基于ITM的锂离子电池五阶恒流快速充电方法研究
发布时间:2018-08-09 14:16
【摘要】:环境污染问题和能源危机日趋严重,影响了汽车工业的可持续发展。电动汽车是一种绿色、经济的交通工具,因此近年来逐渐赢得了市场并被广泛使用。动力电池是电动汽车的重要储能元件,电动汽车的正常运行和良好工作与动力电池自身的性能和充放电特性息息相关。作为电动汽车储能元件的锂离子电池正被广泛应用,研究锂离子电池高效安全的快速充电方法十分重要。现有快速充电方法充电速度较快,但在平衡充电效率和消除极化关系的问题上还需进一步完善。本文主要研究了基于改进的田口法(ITM)的五阶恒流快速充电方法,其中运用模糊控制技术去电池极化,从而提高充电速度和充电效率,减小电池最大温升,延长锂离子电池的使用寿命。具体完成的研究内容如下:1、选择锂离子电池为研究对象,分析了其工作原理、充放电特性以及影响因素,研究了锂离子电池极化现象的产生机理、原则及消除方法。
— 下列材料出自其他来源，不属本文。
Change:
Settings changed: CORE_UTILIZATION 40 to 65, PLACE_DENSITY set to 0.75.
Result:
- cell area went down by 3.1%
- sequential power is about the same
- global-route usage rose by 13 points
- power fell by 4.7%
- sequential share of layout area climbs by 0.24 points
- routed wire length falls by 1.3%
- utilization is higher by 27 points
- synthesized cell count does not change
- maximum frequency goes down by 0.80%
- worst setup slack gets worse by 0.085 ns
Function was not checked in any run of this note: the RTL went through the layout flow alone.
Source: an optimization exercise on an open RTL-to-GDS flow (aim: small area and a short achievable clock period). Production flows keep margins and buffers that such runs may drop.
The RTL was checked by simulation tests, not by an equivalence proof against the original design.

==> flow/design.v (outline; a module is shown in full before it is edited, if it fits) <==
// module order_book_poc: 32 lines
// module hw_feature_engine: 2010 lines
// module fpga_inference_engine: 7 lines
// module fpga_trading_core: 57 lines
module fpga_trading_core (
    input  wire        clk,
    input  wire        rst_n,
    input  wire        market_data_valid,
    input  wire [31:0] market_data_price,
    input  wire [31:0] market_data_size,
    input  wire [1:0]  market_data_type,  
    output reg         send_order,
    output wire [31:0] best_bid_price,
    output wire [31:0] best_bid_size,
    output wire [31:0] best_ask_price,
    output wire [31:0] best_ask_size,
    output wire [15:0] book_imbalance_fixed,
    output wire [7:0]  trade_intensity,
    output wire        ai_prediction
);
  // ...
==> flow/flow/run.sh <==
#!/bin/bash
# The standard layout (bash standard.sh), with these settings passed to its make:
#  - the port buffers are buf_1 cells;
#  - clock tree: clkbuf_8 cells, sink clusters of up to 16 flip-flops, no dummy loads.
# The make output goes to standard_flow.log; each tool's log is under orfs/logs/.
set -euo pipefail
MARGIN=252.8
bash standard.sh \
  "BUFFER_PORTS_ARGS=-buffer_cell sky130_fd_sc_hd__buf_1" \
  SETUP_SLACK_MARGIN=$MARGIN \
  "CTS_ARGS=-sink_clustering_enable -repair_clock_nets -buf_list sky130_fd_sc_hd__clkbuf_8 -sink_clustering_size 16 -sink_clustering_max_diameter 50 -dont_use_dummy_load" \
  finish > standard_flow.log 2>&1
==> flow/standard.sh <==
#!/bin/bash
# synth_recipe.tcl (not shown) runs the flow's synth.tcl, then flattens the netlist and writes it again
# the make line also repeats each setting of config.mk as NAME=value (left out here)
make -C /OpenROAD-flow-scripts/flow DESIGN_CONFIG=/design/flow/config.mk WORK_HOME=/design/flow/orfs CLKGATE_MAP_FILE= SYNTH_SCRIPT=/design/flow/synth_recipe.tcl "${@:-finish}"
==> flow/config.mk <==
export PLATFORM = sky130hd
export DESIGN_NAME = fpga_trading_core
export DESIGN_NICKNAME = fpga_trading_core
export VERILOG_FILES = /design/flow/design.v
export SDC_FILE = /design/flow/constraint.sdc
export NUM_CORES = 4
export LEC_CHECK = 0
export CAP_MARGIN = 20
export CORE_MARGIN = 2
export CORE_UTILIZATION = 40
export SLEW_MARGIN = 20
export SYNTH_HIERARCHICAL = 1
==> flow/constraint.sdc <==
create_clock -name core_clock -period 320.0 [get_ports {clk}]
set_input_delay 64.0000 -clock core_clock [delete_from_list [all_inputs] [get_ports {clk}]]
set_output_delay 64.0000 -clock core_clock [all_outputs]
set_load 0.01 [all_outputs]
2、介绍了现有快速充电方法的优缺点和用大电流充电来提高锂离子电池的充电效率的难点,重点研究了五阶恒流快速充电方法的原理,研究采用田口法(TM)正交实验技术和锂离子电池RC等效电路模型来确定五阶恒流电流大小的优化值,同时适时添加间歇和负脉冲来实现去电池的极化。3、研究极化程度的确定及去极化方法。本文设计两个模糊控制器分别决定给予负脉冲的时机和负脉冲去极化的宽度。通过实验确定了包括五阶电流优化值、间歇时长以及负脉冲幅值、去极化时机及负脉冲宽度在内的基于ITM的锂离子电池五阶恒流快速充电方法的优化充电模式。最后通过对比实验,验证了设计的基于ITM的锂离子电池五阶恒流快速充电方法的有效性,相比传统五阶恒流充电方法和基于TM的五阶恒流快速充电方法,该方法充电时间分别缩短了33.9%和8.8%,充电效率分别提高了1.0%和0.5%,最大温升分别降低了26.3%和17.6%。4、建立基于ITM的锂离子电池五阶恒流快速充电系统的结构框图,设计了主电路、各组成子电路以及部分软件实现图,最后搭建锂离子电池硬件实验平台,测试了基于ITM的锂离子电池五阶恒流快速充电系统的功能。本文所做的研究适用的系统包括采用动力电池作为储能装置的电动汽车、便携式电子设备、不间断电源等。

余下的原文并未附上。